Connexin-hemichannels are Involved in Acidosis-induced ATP Release from Skeletal Myocytes

Abstract

ATP is an important extracellular signalling molecule which contributes to exercise vasodilation. We have previously shown that the cystic fibrosis transmembrane conductance regulator (CFTR) is involved in acidosis-induced ATP release from skeletal muscle. However, it is still unknown whether ATP is released through CFTR itself or whether CFTR regulates a separate ATPrelease channel. So we investigated: (1) the pathway responsible for CFTR activation in myocytes at low pH; (2) whether connexin (Cx) hemichannels were involved in the acidosis-induced ATP release from skeletal muscle. Lactic acid (10 mM) increased the intracellular cAMP and the extracellular ATP in L6 skeletal myocytes. Similarly, the cAMP-elevating agent, forskolin, increased extracellular ATP. The phosphodiesterase inhibitor, IBMX, increased extracellular ATP in the absence or presence of lactic acid. CFTR phosphorylation was increased by the addition of forskolin alone, and further increased by forskolin plus dibutyryl-cAMP and IBMX, but the forskolininduced increase in CFTR phosphorylation was inhibited by the PKA inhibitor, KT5720. Whereas KT5720 inhibited acidosis-induced ATP release from myocytes. These data suggest that skeletal muscle CFTR is activated through the cAMP/PKA pathway at low pH. RT-PCR indicated that cultured rat L6 skeletal myocytes expressed mRNA for both Cx40 and Cx43, but Cx40 was expressed only weakly in western blot, whereas Cx43 was strongly expressed.
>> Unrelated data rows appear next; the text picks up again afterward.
## src/hdl/reflex_cfg_pkg.sv

```systemverilog
`default_nettype none

package reflex_cfg_pkg;

    ////////////////////////////////////////////////////////////////////////////
    // datapath widths
    ////////////////////////////////////////////////////////////////////////////

    // currents, gains, drive and spike counts
    localparam int DATA_W = 32;
    // host parameter selector
    localparam int SEL_W = 4;

    ////////////////////////////////////////////////////////////////////////////
    // host parameter writes
    ////////////////////////////////////////////////////////////////////////////

    // selector codes keep the old trigger numbering
    localparam logic [SEL_W-1:0] SEL_GAIN_CN_TO_MN  = 4'd3;
    localparam logic [SEL_W-1:0] SEL_GAIN_SN_TO_MN  = 4'd6;
    localparam logic [SEL_W-1:0] SEL_GAIN_CN2_TO_MN = 4'd9;

    // unity gain out of reset
    localparam logic [DATA_W-1:0] GAIN_RESET = 32'd1;

    ////////////////////////////////////////////////////////////////////////////
    // synapse rule
    ////////////////////////////////////////////////////////////////////////////

    // current added per presynaptic spike
    localparam logic [DATA_W-1:0] EPSC_QUANTUM = 32'd1024;
    // decay per cycle is cur >> SYN_DECAY_SHIFT
    localparam int SYN_DECAY_SHIFT = 3;

    ////////////////////////////////////////////////////////////////////////////
    // motoneuron pool
    ////////////////////////////////////////////////////////////////////////////

    // low drive bits replaced by lfsr noise
    localparam int DITHER_BITS = 10;
    localparam int MN_COUNT = 3;

    // size principle, weights in sixteenths
    localparam int MN_WEIGHT_0 = 75;
    localparam int MN_WEIGHT_1 = 30;
    localparam int MN_WEIGHT_2 = 13;
    localparam int WEIGHT_SHIFT = 4;
    // room for drive times weight without wrap
    localparam int MN_PROD_W = DATA_W + 8;

    // 30 mV, scaled by 1024
    localparam logic [DATA_W-1:0] MN_THRESHOLD = 32'd30720;
    localparam int MN_LEAK_SHIFT = 4;

    // galois lfsr, one seed per motoneuron
    localparam int LFSR_W = 16;
    localparam logic [LFSR_W-1:0] LFSR_TAPS   = 16'hB400;
    localparam logic [LFSR_W-1:0] LFSR_SEED_0 = 16'hACE1;
    localparam logic [LFSR_W-1:0] LFSR_SEED_1 = 16'h1D2C;
    localparam logic [LFSR_W-1:0] LFSR_SEED_2 = 16'h7F3B;

endpackage

`default_nettype wire
```

## src/hdl/reflex_types_pkg.sv

```systemverilog
`default_nettype none

package reflex_types_pkg;

    ////////////////////////////////////////////////////////////////////////////
    // stimulus side
    ////////////////////////////////////////////////////////////////////////////

    // presynaptic spike pulses, one cycle each
    typedef struct packed {
        logic ia;
        logic ii;
        logic cn;
        logic cn2;
    } spike_in_t;

    // host write, sel and data valid while wr is high
    typedef struct packed {
        logic                                 wr;
        logic [reflex_cfg_pkg::SEL_W-1:0]     sel;
        logic [reflex_cfg_pkg::DATA_W-1:0]    data;
    } param_wr_t;

    ////////////////////////////////////////////////////////////////////////////
    // between the stages
    ////////////////////////////////////////////////////////////////////////////

    // synaptic gains, ia and ii share sn_to_mn
    typedef struct packed {
        logic [reflex_cfg_pkg::DATA_W-1:0]    sn_to_mn;
        logic [reflex_cfg_pkg::DATA_W-1:0]    cn_to_mn;
        logic [reflex_cfg_pkg::DATA_W-1:0]    cn2_to_mn;
    } gain_set_t;

    // pool output, spike bit n belongs to motoneuron n
    typedef struct packed {
        logic [reflex_cfg_pkg::MN_COUNT-1:0]  spike;
        logic [reflex_cfg_pkg::DATA_W-1:0]    weighted_count;
    } mn_result_t;

endpackage

`default_nettype wire

```

## src/hdl/gain_decode.sv

```systemverilog
`default_nettype none

module gain_decode
(
    input  wire                              i_ep50trig,
    input  wire                              i_reset_sim,
    input  wire reflex_types_pkg::param_wr_t i_param,
    output reflex_types_pkg::gain_set_t      o_gains
);

    // selector names one of the three gains
    logic sel_hit;

    always_comb
    begin
        sel_hit = i_param.wr &&
                  (i_param.sel inside {reflex_cfg_pkg::SEL_GAIN_CN_TO_MN,
                                       reflex_cfg_pkg::SEL_GAIN_SN_TO_MN,
                                       reflex_cfg_pkg::SEL_GAIN_CN2_TO_MN});
    end

    ////////////////////////////////////////////////////////////////////////////
    // gain register set
    ////////////////////////////////////////////////////////////////////////////

    // loads on the strobe edge itself
    always_ff @(posedge i_ep50trig or posedge i_reset_sim)
    begin
        if (i_reset_sim)
        begin
            o_gains.sn_to_mn  <= reflex_cfg_pkg::GAIN_RESET;
            o_gains.cn_to_mn  <= reflex_cfg_pkg::GAIN_RESET;
            o_gains.cn2_to_mn <= reflex_cfg_pkg::GAIN_RESET;
        end
        else if (i_param.wr)
        begin
            case (i_param.sel)
                reflex_cfg_pkg::SEL_GAIN_CN_TO_MN:
                    o_gains.cn_to_mn <= i_param.data;
                reflex_cfg_pkg::SEL_GAIN_SN_TO_MN:
                    o_gains.sn_to_mn <= i_param.data;
                reflex_cfg_pkg::SEL_GAIN_CN2_TO_MN:
                    o_gains.cn2_to_mn <= i_param.data;
                // other trigger numbers belong to dropped parameters
                default:
                    ;
            endcase
        end
    end

    // no strobe, or a foreign selector, leaves the whole set untouched
    a_gains_hold : assert property (
        @(posedge i_ep50trig) disable iff (i_reset_sim)
        !sel_hit |=> $stable(o_gains)
    );

endmodule

`default_nettype wire

```

## config.mk

```make
export PLATFORM = sky130hd
export DESIGN_NAME = gain_decode
export DESIGN_NICKNAME = d
export VERILOG_FILES = /design/src/hdl/reflex_cfg_pkg.sv /design/src/hdl/reflex_types_pkg.sv /design/src/hdl/gain_decode.sv
export SDC_FILE = /design/constraint.sdc
export NUM_CORES = 1
export LEC_CHECK = 0
export BUFFER_PORTS_ARGS = -buffer_cell sky130_fd_sc_hd__buf_2
export CAP_MARGIN = 20
export CORE_MARGIN = 10
export CORE_UTILIZATION = 52
export CTS_CLUSTER_DIAMETER = 50
export DETAILED_ROUTE_END_ITERATION = 16
export PLACE_DENSITY = 0.91
export SETUP_SLACK_MARGIN = 0.15
export SYNTH_ARGS = -nofsm -noshare
export SYNTH_HDL_FRONTEND = slang
export SYNTH_SLANG_ARGS = --single-unit
```

## constraint.sdc

```tcl
create_clock -name i_ep50trig -period 6.65 [get_ports i_ep50trig]
set_clock_uncertainty 0.15 [all_clocks]
set_input_delay 0.665 -clock i_ep50trig [delete_from_list [all_inputs] [get_ports i_ep50trig]]
set_output_delay 0.665 -clock i_ep50trig [all_outputs]
set_load 0.02 [all_outputs]
```

==> summary.md, run 1 <==
### Power and ir drop
- **total power after layout** 1.66 mW
- **Pwr Density** 363 nW/µm²
- **Leakage** 2.28 nW
- **Max IR drop VDD** 0.197 mV

### Min path
- **worst min path class** input pin to asynchronous set/reset pin

### Global route
- **via count of the first global-routing pass** 2515
- **global route total overflow** 0
- **total global-route track usage** 15.9%
- **largest net degree at the start of global routing** 97
- **number of antenna violations at the first check in global routing** 0
- **first-pass GRT wire length** 13000 µm

### Synth
- **most instantiated cells after synthesis** 93 x dfrtp_1, 88 x mux2_2, 8 x mux2_1
- **number of cells produced by synthesis** 208
- **synthesized area per cell** 17.4 µm²
- **Synth Cell Area** 3610 µm²
- **Yosys reg bits** 96
- **fraction of synthesized cell area taken by the top area cell type** 64.4%
- **number of nets produced by synthesis** 247
- **Post-synth top flop** dfrtp_1
- **number of synthesis warnings** 0
- **Post-synth ARST share** 100%
- **sequential fraction of the synthesis area** 66.6%
- **Distinct cells, synth** 14
- **number of enable flip-flop cells after synthesis** 0
- **synth top area cells** dfrtp_1 64%, mux2_2 27%, mux2_1 2.5%
- **most frequent cell after synthesis** dfrtp_1
- **largest area contributor in the synthesized netlist** dfrtp_1

### Final layout
- **max FFs per register** 96
- **number of cells in the finished layout apart from fillers** 433
- **area overhead of the layout relative to synthesis** 26.5%
- **number of antenna diodes** 0
- **Biggest register** o_gains
- **leading registers by flop count** o_gains: 96 flops
- **final net count** 387
- **fraction of final layout cells sized beyond drive strength 1** 70.3%

### Outcome
- **outcome** complete, no violations

### Place
- **Final Wtd Congestion** 0.711
- **hpwl dp** 6050 µm
- **Port Buf Inserts** 134
- **Post-Place Worst Slack** 4.14 ns
- **total placed cells including tap cells** 416

### Worst setup path
- **crit-path cells** buf_2 -> nand3b_1 -> nor2_4 -> mux2_2
- **Data required, critical path** 6.73 ns
- **kind of critical path** input pin to register
- **critical path fanouts, max** 32
- **highest cell delay on the worst timing path** 0.77 ns
- **Setup crit end kind** register
- **Worst path top cell family by delay** simple AND/OR/NAND/NOR gates
- **crit path max-delay cell type** nor2_4
- **buffer and inverter count on the worst path** 1
- **launching element type of the critical path** input pin
- **endpoint arrival time on the critical path** 2.22 ns

### Detailed routing
- **First DRT Iteration DRCs** 34
- **Avg WL per Cell** 19.1 µm
- **total iterations of the first detailed-routing run** 6
- **number of vias in the routed layout** 2225
- **final antenna-violating net count** 0
- **Post-route DRC** 0
- **via density per instance** 5.14
- **wire length reported by the detailed router** 8260 µm

### Clock network
- **# Post-CTS Setup Buffers** 0
- **total clock buffers created by CTS** 9
- **hold bufs inserted after CTS** 0
- **Clock Root Buffer** clkbuf_8
- **TritonCTS clock tree** done
- **total of cells resized after clock tree synthesis** 0
- **Sink Count** 96
- **insertion delay to the later sink of the worst-skew pair** 0.35 ns
- **H-Tree Depth** 3
- **register clock-pin slew on the reported worst setup and hold paths** 0.09 ns
- **Longest Clk Path Bufs** 2

### STA
- **least setup slack across all paths after layout** 4.51 ns
- **RSZ-0062 raised after global routing** no
- **minimum clock period** 2.14 ns
- **final-layout setup total negative slack** 0 ns
- **number of setup violations in the final report** 0
- **worst hold slack after final layout** 0.273 ns
- **normalized max-slew margin** 37.3%
- **number of hold violations in the final report** 0
- **max-slew violations** 0
- **transition at the pin with the smallest max-transition slack** 0.939 ns
- **Fmax** 466 MHz
- **share of the clock period used by the worst path after layout** 32.2%

### Die
- **Die Ht** 103 µm
- **x dimension of the die** 103 µm
- **placeable core region** 6760 µm²
- **initial core utilization** 53.5%
- **number of rows in the core area** 30
- **die area** 10700 µm²
- **count of pins on the block boundary** 135

### Run
- **max-cap violation count** 0

## routing by layer
layer | up-vias | part of all wire (%) | track usage (%)
li1 | 1010 | - | -
met1 | 1120 | 39 | 18.1
met2 | 85 | 51 | 26.6
met3 | 10 | 8.8 | 5.85
met4 | 0 | 1.4 | 6.20
met5 | - | 0 | 0
## where the power goes
group | leakage [nW] | internal, mW | switching [mW] | total, mW
combinational | 1.01 | 0.200 | 0.300 | 0.500
clock | 0.0993 | 0.184 | 0.191 | 0.375
sequential | 1.17 | 0.721 | 0.0661 | 0.788
## cell type report
class	count	area, µm²
repair buffers	138	721
inverters	1	5.00
flip-flops and latches	96	2410
clock inverters	5	56.3
clock buffers	11	141
well taps	80	100
fillers	484	2180
multi-input cells	102	1140
## per-stage QoR
stage               instance area [µm²]  util, %
floorplan                          3610        -
global placement                   4350     64.4
detailed placement                 4350     64.4
CTS                                4550     67.3
global route                       4570     67.7
finish                             4570     67.7
## placed cells by master (no fill, tap or decap)
cell type,count
clkinvlp_4,1
clkbuf_1,1
nor2_4,1
bufinv_16,1
dfstp_2,3
buf_2,134
clkbuf_8,10
mux2_2,88
mux2_1,8
nand2b_1,1
dfrtp_1,93
clkinv_2,3
clkinv_4,1
nor3_4,1
nand2_1,1
buf_16,1
nor3b_4,1
buf_4,3
nand3b_1,1
## kinds of logic after synthesis
group	count (synthesis)	share of synthesized area (%)
buffers and inverters	10	2.08
DFF	96	66.6
muxes	96	29.9
and+or+nand+nor	6	1.45
## worst paths after layout
| path | start | end | slack (ns) | cells past startpoint |
|---|---|---|---|---|
| worst max-delay path | i_param[34] | o_gains[49] | 4.51 | 4 |
| worst min-delay path | i_reset_sim | o_gains[86] | 0.27 | 3 |
| worst max register to register | o_gains[63] | o_gains[63] | 5.70 | 1 |
| worst min register to register | o_gains[88] | o_gains[88] | 0.34 | 1 |
| max in group asynchronous | i_reset_sim | o_gains[64] | 5.39 | 4 |
| min in group i_ep50trig | o_gains[88] | o_gains[88] | 0.34 | 1 |
Note: power is estimated with default switching activity, not from simulation.
==> inputs of run 2 (changes only) <==
--- a/config.mk
+++ b/config.mk
@@ -8,10 +8,10 @@
 export BUFFER_PORTS_ARGS = -buffer_cell sky130_fd_sc_hd__buf_2
 export CAP_MARGIN = 20
 export CORE_MARGIN = 10
-export CORE_UTILIZATION = 52
+export CORE_UTILIZATION = 49
 export CTS_CLUSTER_DIAMETER = 50
 export DETAILED_ROUTE_END_ITERATION = 16
-export PLACE_DENSITY = 0.91
+export PLACE_DENSITY = 0.87
 export SETUP_SLACK_MARGIN = 0.15
 export SYNTH_ARGS = -nofsm -noshare
 export SYNTH_HDL_FRONTEND = slang
==> constraint.sdc (replaced) <==
create_clock -name i_ep50trig -period 2.2 [get_ports i_ep50trig]
set_clock_uncertainty 0.15 [all_clocks]
set_input_delay 0.22 -clock i_ep50trig [delete_from_list [all_inputs] [get_ports i_ep50trig]]
set_output_delay 0.22 -clock i_ep50trig [all_outputs]
set_load 0.02 [all_outputs]
==> run 2 against run 1 <==
Compared with the run above: combinational power rose to 3.1 times the previous value; register-to-register slack lost 4.5 ns; worst hold slack improved by 0.041 ns; cell area increased by 9.0%; clock power rose to 3.4 times the previous value; via count rose by 7.6%; first-iteration DRC count up 5.9%; worst setup slack worse by 3.7 ns; count of clock-buffer cells in the layout fell by 1; critical path depth rose by 1; total power grew to 3.1 times the previous value; sequential cell count unchanged; critical path type unchanged.
==> summary.md, run 2 (synthesis gave the netlist of run 1 again) <==
### Final layout
- **fraction of final layout cells sized beyond drive strength 1** 64.6%, -5.7 points
- **area of the multi-input gates** 1140 µm², unchanged
- **number of cells in the finished layout apart from fillers** 486, +12%
- **Sequential cell area** 2410 µm², unchanged
- **final net count** 421, +8.8%
- **top library cells by usage in the layout, fill and taps aside** 134 x buf_2, 93 x dfrtp_1, 88 x mux2_2
- **max FFs per register** 96, unchanged
- **Biggest register** o_gains
- **Fill cells** 525, +8.5%
- **leading registers by flop count** o_gains: 96 flops
- **area overhead of the layout relative to synthesis** 38.0%
- **fin area** 4990 µm², +9.0%
- **most common cell after layout, fill and taps aside** buf_2
- **number of antenna diodes** 0, unchanged

### Clock network
- **insertion delay to the later sink of the worst-skew pair** 0.34 ns, about the same
- **Longest Clk Path Bufs** 2, unchanged
- **TritonCTS clock tree** done
- **register clock-pin slew on the reported worst setup and hold paths** 0.10 ns, about the same
- **Sink Count** 96, unchanged
- **total clock buffers created by CTS** 9, unchanged
- **Clock Root Buffer** clkbuf_8
- **H-Tree Depth** 3, unchanged

### Die
- **x dimension of the die** 106 µm, +2.4%
- **initial core utilization** 50.1%, -3.4 points
- **placeable core region** 7210 µm², +6.8%
- **number of rows in the core area** 31, +3.3%
- **Die Ht** 106 µm, +2.4%
- **die area** 11200 µm², +4.9%
- **count of pins on the block boundary** 135, unchanged

### Global route
- **largest net degree at the start of global routing** 97, unchanged
- **global route total overflow** 0, unchanged
- **first-pass GRT wire length** 14400 µm, +11%
- **total global-route track usage** 15.8%, -0.090 points
- **number of antenna violations at the first check in global routing** 0, unchanged
- **via count of the first global-routing pass** 2687, +6.8%

### Detailed routing
- **Post-route DRC** 0, unchanged
- **First DRT Iteration DRCs** 36, +5.9%
- **total iterations of the first detailed-routing run** 4, -2
- **Avg WL per Cell** 18.4 µm, -3.3%
- **via density per instance** 4.93, -4.1%
- **final antenna-violating net count** 0, unchanged
- **wire length reported by the detailed router** 8960 µm, +8.5%
- **number of vias in the routed layout** 2395, +7.6%

### Worst setup path
- **highest cell delay on the worst timing path** 0.37 ns, -0.40 ns
- **critical path fanouts, max** 32, unchanged
- **endpoint arrival time on the critical path** 1.47 ns, -0.75 ns
- **Worst path top cell family by delay** simple AND/OR/NAND/NOR gates
- **startpoint of the worst setup timing path** i_param[34]
- **Setup crit end kind** register
- **start of the worst register-to-register path** o_gains[89]
- **kind of critical path** input pin to register
- **crit path max-delay cell type** mux2_2
- **launching element type of the critical path** input pin
- **buffer and inverter count on the worst path** 2, +1
- **crit-path cells** buf_2 -> nand3b_1 -> nor3b_4 -> buf_12 -> mux2_2
- **Data required, critical path** 2.27 ns, -4.46 ns

### Place
- **Port Buf Inserts** 134, unchanged
- **total placed cells including tap cells** 437, +5.0%
- **Final Wtd Congestion** 0.770, +8.3%
- **post-place instance area** 4430 µm², +1.8%
- **hpwl dp** 6140 µm, +1.5%

### Power and ir drop
- **total power after layout** 5.22 mW, +210%
- **Leakage** 2.42 nW, +6.5%
- **Max IR drop VDD** 0.599 mV, +200%
- **Pwr Density** 1050 nW/µm², +190%

### Min path
- **hold path start** i_param[32]
- **worst min path class** input pin to register

### STA
- **normalized max-slew margin** 66.7%, +29 points
- **RSZ-0062 raised after global routing** no
- **number of setup violations in the final report** 0, unchanged
- **worst hold slack after final layout** 0.313 ns, +0.0405 ns
- **final-layout setup total negative slack** 0 ns, unchanged
- **Fmax** 714 MHz
- **number of hold violations in the final report** 0, unchanged
- **share of the clock period used by the worst path after layout** 63.7%
- **transition at the pin with the smallest max-transition slack** 0.499 ns, -0.440 ns
- **max-slew violations** 0, unchanged
- **minimum clock period** 1.40 ns

### Run
- **max-cap violation count** 0, unchanged

### Outcome
- **outcome** complete, no violations

-- run 2: cell count changes in the layout (fill, tap and decap cells not counted), moves of 3 or more --
cell / delta
clkinvlp_4: +3
dlygate4sd3_1: +33
clkinv_2: -3
buf_12: +3
-- run 2: layer usage --
| metal | wire length, µm | GRT usage, % | share of wire [%] | vias up |
|---|---|---|---|---|
| met5 | 0 | 0 | 0 | - |
| met1 | 3540 | 17.3 | 39 | 1228 |
| met2 | 4630 | 27.8 | 52 | 80 |
| li1 | - | - | - | 1079 |
| met3 | 706 | 6.04 | 7.9 | 8 |
| met4 | 85 | 4.74 | 0.95 | 0 |
-- run 2: final cells by class --
cell class / count / area share, %
clock inverters: 6 / 1.83
inverters: 1 / 0.151
repair buffers: 172 / 21.6
well taps: 99 / 2.48
clock buffers: 10 / 2.76
flip-flops and latches: 96 / 48.2
multi-input cells: 102 / 23.0
-- run 2: worst paths after layout --
| kind | endpoint | slack (ns) | cells past startpoint |
|---|---|---|---|
| max | o_gains[10] | 0.80 | 5 |
| min | o_gains[88] | 0.31 | 4 |
| max reg2reg | o_gains[89] | 1.25 | 1 |
| min reg2reg | o_gains[63] | 0.34 | 1 |
| max in group asynchronous | o_gains[64] | 1.08 | 4 |
| min in group asynchronous | o_gains[79] | 0.41 | 4 |
-- run 2: what timing repair did --
action                                 in CTS  in global routing
endpoints found under the hold margin     184                  0
buffers inserted                            0                  0
gates resized for setup                     0                  0
hold buffers                               33                  0
-- run 2: power by group --
part           internal (mW)  switching, mW  total, mW
Clock                  0.675          0.597       1.27
Sequential              2.18          0.208       2.39
Combinational          0.642          0.920       1.56
Total                   3.50           1.73       5.22
-- run 2: through the flow --
step	utilization, %	setup WS (ns)
after global placement	61.4	0.502
after CTS	69.1	0.773
after detailed placement	61.4	0.414
after floorplan	-	0.660
after global routing	69.1	0.750
final	69.1	0.798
Co-immunoprecipitation results showed that CFTR and Cx43 were associated with each other in the cell membrane. A Cx43 over-expression model was created by transfecting myocytes with a Cx43 plasmid: Cx43 over-expression was confirmed using western blot. Cx43 over-expressing myocytes released significantly more ATP than control myocytes at pH 6.8, suggesting that Cx43 may be involved in acidosis-induced ATP release, whereas silencing Cx43 expression using siRNA inhibited the acidosis-induced ATP release. Over-expression of CFTR alone did not alter ATP release from myocytes, whereas co-over-expression of CFTR with Cx43 increased ATP release significantly more than over-expression of Cx43 alone. These data suggest that Cx43 co-localises with CFTR in the myocyte membrane, and that it may be involved in ATP release during acidosis; further investigation is required to determine whether and how CFTR interacts with Cx43 to induce ATP release.